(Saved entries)
Source: an optimization exercise on an open RTL-to-GDS flow (aim: small area). Production flows keep margins and buffers that such runs may drop.
At most, simulation tests tie the RTL to the original design; equivalence was not proved.
Power figures rest on the tool's default switching activity, not on a simulated workload.

==> nickel <==
==> flow/design.v (excerpt) <==
module afe_chain (
    input  wire               clk,
    input  wire               rst,
    input  wire               start,
    input  wire               bit_valid,
    input  wire               bit_in,
    input  wire        [7:0]  sinc_r_m1,
    input  wire               fir_dec,
    input  wire        [4:0]  sh0,
    input  wire        [4:0]  sh1,
    input  wire        [4:0]  sh2,
    input  wire        [4:0]  sh3,
    input  wire               coef_we,
    input  wire        [5:0]  coef_addr,
    input  wire        [19:0] coef_data,
    output wire               y0_valid,
    output wire signed [23:0] y0,
    output wire               y0_sat,
    output wire               y_valid,
    output wire signed [23:0] y,
    output wire               y_sat
);
export LEC_CHECK = 0
export ABC_AREA = 1
export CAP_MARGIN = 20
export CELL_PAD_IN_SITES_DETAIL_PLACEMENT = 0
export CELL_PAD_IN_SITES_GLOBAL_PLACEMENT = 0
export CORE_MARGIN = 2
export CORE_UTILIZATION = 65
export CTS_CLUSTER_DIAMETER = 100
export CTS_CLUSTER_SIZE = 30
export PLACE_DENSITY = 0.75
export SLEW_MARGIN = 20
create_clock -name core_clock -period 15.0 [get_ports {clk}]
run.sh (not shown) runs the stock make flow with config.mk's settings and CLKGATE_MAP_FILE= SYNTH_SCRIPT=/design/flow/synth_recipe.tcl, a recipe that flattens the netlist after the stock synthesis.
==> inputs of juniper, as changes to nickel <==
--- a/flow/design.v
+++ b/flow/design.v
@@ -37,71 +37,10 @@
             y   = shf[23:0];
             sat = 1'b0;
         end
     end
 endmodule
-module afe_mac (
-    input  wire [49:0] acc,
-    input  wire [23:0] mx,
-    input  wire [5:0]  dig,
-    input  wire        zero,
-    input  wire        shl,
-    input  wire        emit,
-    output wire [49:0] acc_n,
-    output wire        lsb
-);
-    wire [49:0] a = zero ? 50'd0 : (shl ? {acc[44:0], 5'd0} : acc);
-    wire [2:0] g0 = {dig[1], dig[0], 1'b0};
-    wire [2:0] g1 = {dig[3], dig[2], dig[1]};
-    wire [2:0] g2 = {dig[5], dig[4], dig[3]};
-    wire [25:0] x  = {mx[23], mx[23], mx};
-    wire [25:0] x2 = {mx[23], mx, 1'b0};
-    wire one0 = g0[0] ^ g0[1];
-    wire one1 = g1[0] ^ g1[1];
-    wire one2 = g2[0] ^ g2[1];
-    wire two0 = (g0 == 3'b011) || (g0 == 3'b100);
-    wire two1 = (g1 == 3'b011) || (g1 == 3'b100);
-    wire two2 = (g2 == 3'b011) || (g2 == 3'b100);
-    wire neg0 = g0[2] & ~(g0[1] & g0[0]);
-    wire neg1 = g1[2] & ~(g1[1] & g1[0]);
-    wire neg2 = g2[2] & ~(g2[1] & g2[0]);
-    wire [25:0] pp0 = (({26{one0}} & x) | ({26{two0}} & x2)) ^ {26{neg0}};
-    wire [25:0] pp1 = (({26{one1}} & x) | ({26{two1}} & x2)) ^ {26{neg1}};
-    wire [25:0] pp2 = (({26{one2}} & x) | ({26{two2}} & x2)) ^ {26{neg2}};
-    wire [31:0] ra = {2'b00, a[29:0]};
-    wire [31:0] r0 = {6'd0, ~pp0[25], pp0[24:0]};
-    wire [31:0] r1 = {4'd0, ~pp1[25], pp1[24:0], 2'd0};
-    wire [31:0] r2 = {2'd0, ~pp2[25], pp2[24:0], 4'd0};
-    wire [31:0] rk = 32'hD6000000;
-    wire [31:0] re = {27'd0, neg2, 1'b0, neg1, 2'd0};
-    wire [31:0] s1 = ra ^ r0 ^ r1;
-    wire [31:0] c1 = {((ra & r0) | (ra & r1) | (r0 & r1)), 1'b0};
-    wire [31:0] s2 = r2 ^ rk ^ re;
-    wire [31:0] c2 = {((r2 & rk) | (r2 & re) | (rk & re)), 1'b0};
-    wire [31:0] s3 = s1 ^ c1 ^ s2;
-    wire [31:0] c3 = {((s1 & c1) | (s1 & s2) | (c1 & s2)), 1'b0};
-    wire [31:0] s4 = s3 ^ c3 ^ c2;
-    wire [31:0] c4 = {((s3 & c3) | (s3 & c2) | (c3 & c2)), 1'b0};
-    wire [31:0] t = s4 + c4 + {31'd0, neg0};
-    wire [19:0] ah = a[49:30];
-    wire [19:0] inc_c, dec_b;
-    assign inc_c[0] = 1'b1;
-    assign dec_b[0] = 1'b1;
-    genvar i;
-    generate
-        for (i = 1; i < 20; i = i + 1) begin : g_id
-            assign inc_c[i] = inc_c[i-1] & ah[i-1];
-            assign dec_b[i] = dec_b[i-1] & ~ah[i-1];
-        end
-    endgenerate
-    wire [19:0] ahp = ah ^ inc_c;
-    wire [19:0] ahm = ah ^ dec_b;
-    wire [19:0] sh_ = t[31] ? ahm : (t[30] ? ahp : ah);
-    wire [49:0] sum = {sh_, t[29:0]};
-    assign acc_n = emit ? {sum[49], sum[49:1]} : sum;
-    assign lsb   = t[0];
-endmodule
 module afe_sinc3 (
     input  wire               clk,
     input  wire               rst,
     input  wire               clr,
     input  wire               run,
@@ -385,27 +324,19 @@
     reg [5:0]  z;             
     wire [19:0] chd = modeb ? ce : cr[62];
     wire [6:0] wdiff = {1'b0, coef_addr} - {1'b0, z};
     wire [5:0] wpos  = wdiff[6] ? (wdiff[5:0] - 6'd1) : wdiff[5:0];
     wire       wr_ring = coef_we && (coef_addr != 6'd0);
-    wire [19:0] wd_o = coef_data | {20{~wr_ring}};
-    wire [19:0] wd_e = ~coef_data | {20{~wr_ring}};
-    reg  [62:0] dec;
     integer k;
-    always @(*) begin
-        for (k = 0; k < 63; k = k + 1)
-            dec[k] = (wpos == k);
-    end
-    wire [62:0] wep = dec & {63{wr_ring}};
     always @(posedge clk) begin
         ce <= cr[62];
-        cr[0] <= wep[0] ? coef_data : chd;
+        cr[0] <= (wr_ring && wpos == 6'd0) ? coef_data : chd;
         for (k = 1; k < 63; k = k + 1) begin
             if (k % 2 == 1)
-                cr[k] <= ~((cr[k-1] | {20{wep[k]}}) & (wd_o | {20{~dec[k]}}));
+                cr[k] <= ~((wr_ring && wpos == k) ? coef_data : cr[k-1]);
             else
-                cr[k] <= ~((cr[k-1] | {20{wep[k]}}) & (wd_e | {20{~dec[k]}}));
+                cr[k] <= ~((wr_ring && wpos == k) ? ~coef_data : cr[k-1]);
         end
         if (coef_we && coef_addr == 6'd0)
             c0 <= coef_data;
     end
     reg [1:0]  st;
@@ -424,11 +355,10 @@
         dr[0] <= dh;
         for (k = 1; k < 63; k = k + 1)
             dr[k] <= dr[k-1];
     end
     reg signed [AccW-1:0] acc;
-    reg                   clr_r;      
     wire        emit = (st == EMIT);
     wire [1:0]  edg  = (cnt == 6'd0) ? 2'd0 : (cnt == 6'd5) ? 2'd1 :
                        (cnt == 6'd10) ? 2'd2 : 2'd3;
     wire        eadd = emit && (cnt == 6'd0 || cnt == 6'd5 || cnt == 6'd10 || cnt == 6'd15);
     wire [19:0] dsrc = emit ? c0 : chd;
@@ -441,19 +371,17 @@
             2'd2: dig = {1'b0, dsrc[14:10]};
             default: dig = {dsrc[19], dsrc[19:15]};
         endcase
     end
     wire signed [23:0] mx   = emit ? in_x : dh;
+    wire signed [29:0] prod = mx * dig;
     wire pass = (st == PRE) && !junk;
-    wire        addp = pass || eadd;
-    wire [49:0] acc_n;
-    afe_mac u_mac (
-        .acc(acc), .mx(mx), .dig(addp ? dig : 6'd0),
-        .zero(clr_r || (pass && cnt == 6'd0 && dg == 2'd3)),
-        .shl(pass && cnt == 6'd0),
-        .emit(emit), .acc_n(acc_n), .lsb(sbit)
-    );
+    wire signed [AccW-1:0] opa = (pass && cnt == 6'd0) ?
+                                 ((dg == 2'd3) ? {AccW{1'b0}} : (acc <<< 5)) : acc;
+    wire signed [AccW-1:0] addv = (pass || eadd) ? {{(AccW-30){prod[29]}}, prod} : {AccW{1'b0}};
+    wire signed [AccW-1:0] sum  = opa + addv;
+    wire sbit = sum[0];
     reg  [23:0] yreg;
     reg         carry, t23, sat, sgn;
     wire        ge    = (cnt >= {1'b0, sh});
     wire [5:0]  kk    = cnt - {1'b0, sh};
     wire        tb    = sbit ^ carry;
@@ -495,10 +423,11 @@
             flf       <= 1'b0;
             curf      <= 1'b0;
             clearing  <= clr;
             ccnt      <= 6'd0;
             need_pre  <= 1'b0;
+            acc       <= {AccW{1'b0}};
             out_valid <= 1'b0;
             out_sat   <= 1'b0;
             carry <= 1'b0; sat <= 1'b0; sgn <= 1'b0; t23 <= 1'b0;
         end else begin
             out_valid <= 1'b0;
@@ -536,10 +465,11 @@
                         need_pre <= 1'b0;
                         if (!need_pre && !in_valid) pend <= 1'b0;
                     end
                 end
                 EMIT: begin
+                    acc <= sum >>> 1;
                     sat <= sat_n;
                     sgn <= sgn_n;
                     if (cnt + 6'd1 == {1'b0, sh})
                         carry <= sbit;
                     else if (ge)
@@ -563,10 +493,11 @@
                 end
                 PRE: begin
                     if (junk) begin
                         junk <= 1'b0;
                     end else begin
+                        acc <= sum;
                         cnt <= (cnt == 6'd62) ? 6'd0 : cnt + 6'd1;
                         if (cnt == 6'd62) begin
                             dg <= dg - 2'd1;
                             if (dg == 2'd0)
                                 st <= IDLE;
@@ -576,12 +507,10 @@
                 default: st <= IDLE;
             endcase
         end
     end
     always @(posedge clk) begin
-        acc   <= acc_n;
-        clr_r <= clr;
         if (cap)
             yreg <= {tb, yreg[23:1]};
     end
     assign out_y = sat ? {sgn, {23{~sgn}}} : yreg;
 endmodule
CELL_PAD_IN_SITES_DETAIL_PLACEMENT = 1   (was 0)
CELL_PAD_IN_SITES_GLOBAL_PLACEMENT = 2   (was 0)
CORE_UTILIZATION = 35   (was 65)
CTS_CLUSTER_DIAMETER = not set   (was 100)
CTS_CLUSTER_SIZE = not set   (was 30)
PLACE_DENSITY = not set   (was 0.75)
==> inputs of tundra, as changes to nickel <==
--- a/flow/design.v
+++ b/flow/design.v
@@ -385,27 +385,19 @@
     reg [5:0]  z;             
     wire [19:0] chd = modeb ? ce : cr[62];
     wire [6:0] wdiff = {1'b0, coef_addr} - {1'b0, z};
     wire [5:0] wpos  = wdiff[6] ? (wdiff[5:0] - 6'd1) : wdiff[5:0];
     wire       wr_ring = coef_we && (coef_addr != 6'd0);
-    wire [19:0] wd_o = coef_data | {20{~wr_ring}};
-    wire [19:0] wd_e = ~coef_data | {20{~wr_ring}};
-    reg  [62:0] dec;
     integer k;
-    always @(*) begin
-        for (k = 0; k < 63; k = k + 1)
-            dec[k] = (wpos == k);
-    end
-    wire [62:0] wep = dec & {63{wr_ring}};
     always @(posedge clk) begin
         ce <= cr[62];
-        cr[0] <= wep[0] ? coef_data : chd;
+        cr[0] <= (wr_ring && wpos == 6'd0) ? coef_data : chd;
         for (k = 1; k < 63; k = k + 1) begin
             if (k % 2 == 1)
-                cr[k] <= ~((cr[k-1] | {20{wep[k]}}) & (wd_o | {20{~dec[k]}}));
+                cr[k] <= ~((wr_ring && wpos == k) ? coef_data : cr[k-1]);
             else
-                cr[k] <= ~((cr[k-1] | {20{wep[k]}}) & (wd_e | {20{~dec[k]}}));
+                cr[k] <= ~((wr_ring && wpos == k) ? ~coef_data : cr[k-1]);
         end
         if (coef_we && coef_addr == 6'd0)
             c0 <= coef_data;
     end
     reg [1:0]  st;
==> results.tsv <==
stage	metric	value	unit
run_status	status	timing/DRC/antenna clean	
drt	met1 WL	146000	microns
timing	worst setup margin	1790	ps
placed_design	cell count after placement	14992	
timing	WHS	301	ps
critical_path	FF-to-FF path depth	33	
floorplanning	tap cells	4325	
final_layout	fin util	41.1	%
final_layout	area of the multi-input gates	33300	sq um
drt	WL met3	11500	microns
final_layout	Buffers, non-clock	250	
critical_path	critical path required time	15660	ps
global_routing	met3 Usage GRT	2.73	%
final_layout	Design Area, Final	133000	sq um
pwr	leakage	0.0552	uW
pwr	PwrDens	185	nW/um^2
[end of results for juniper]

**Task instructions**
Extract all lines from the data in which "microns" is found.

**Exercise result**
drt	met1 WL	146000	microns
drt	WL met3	11500	microns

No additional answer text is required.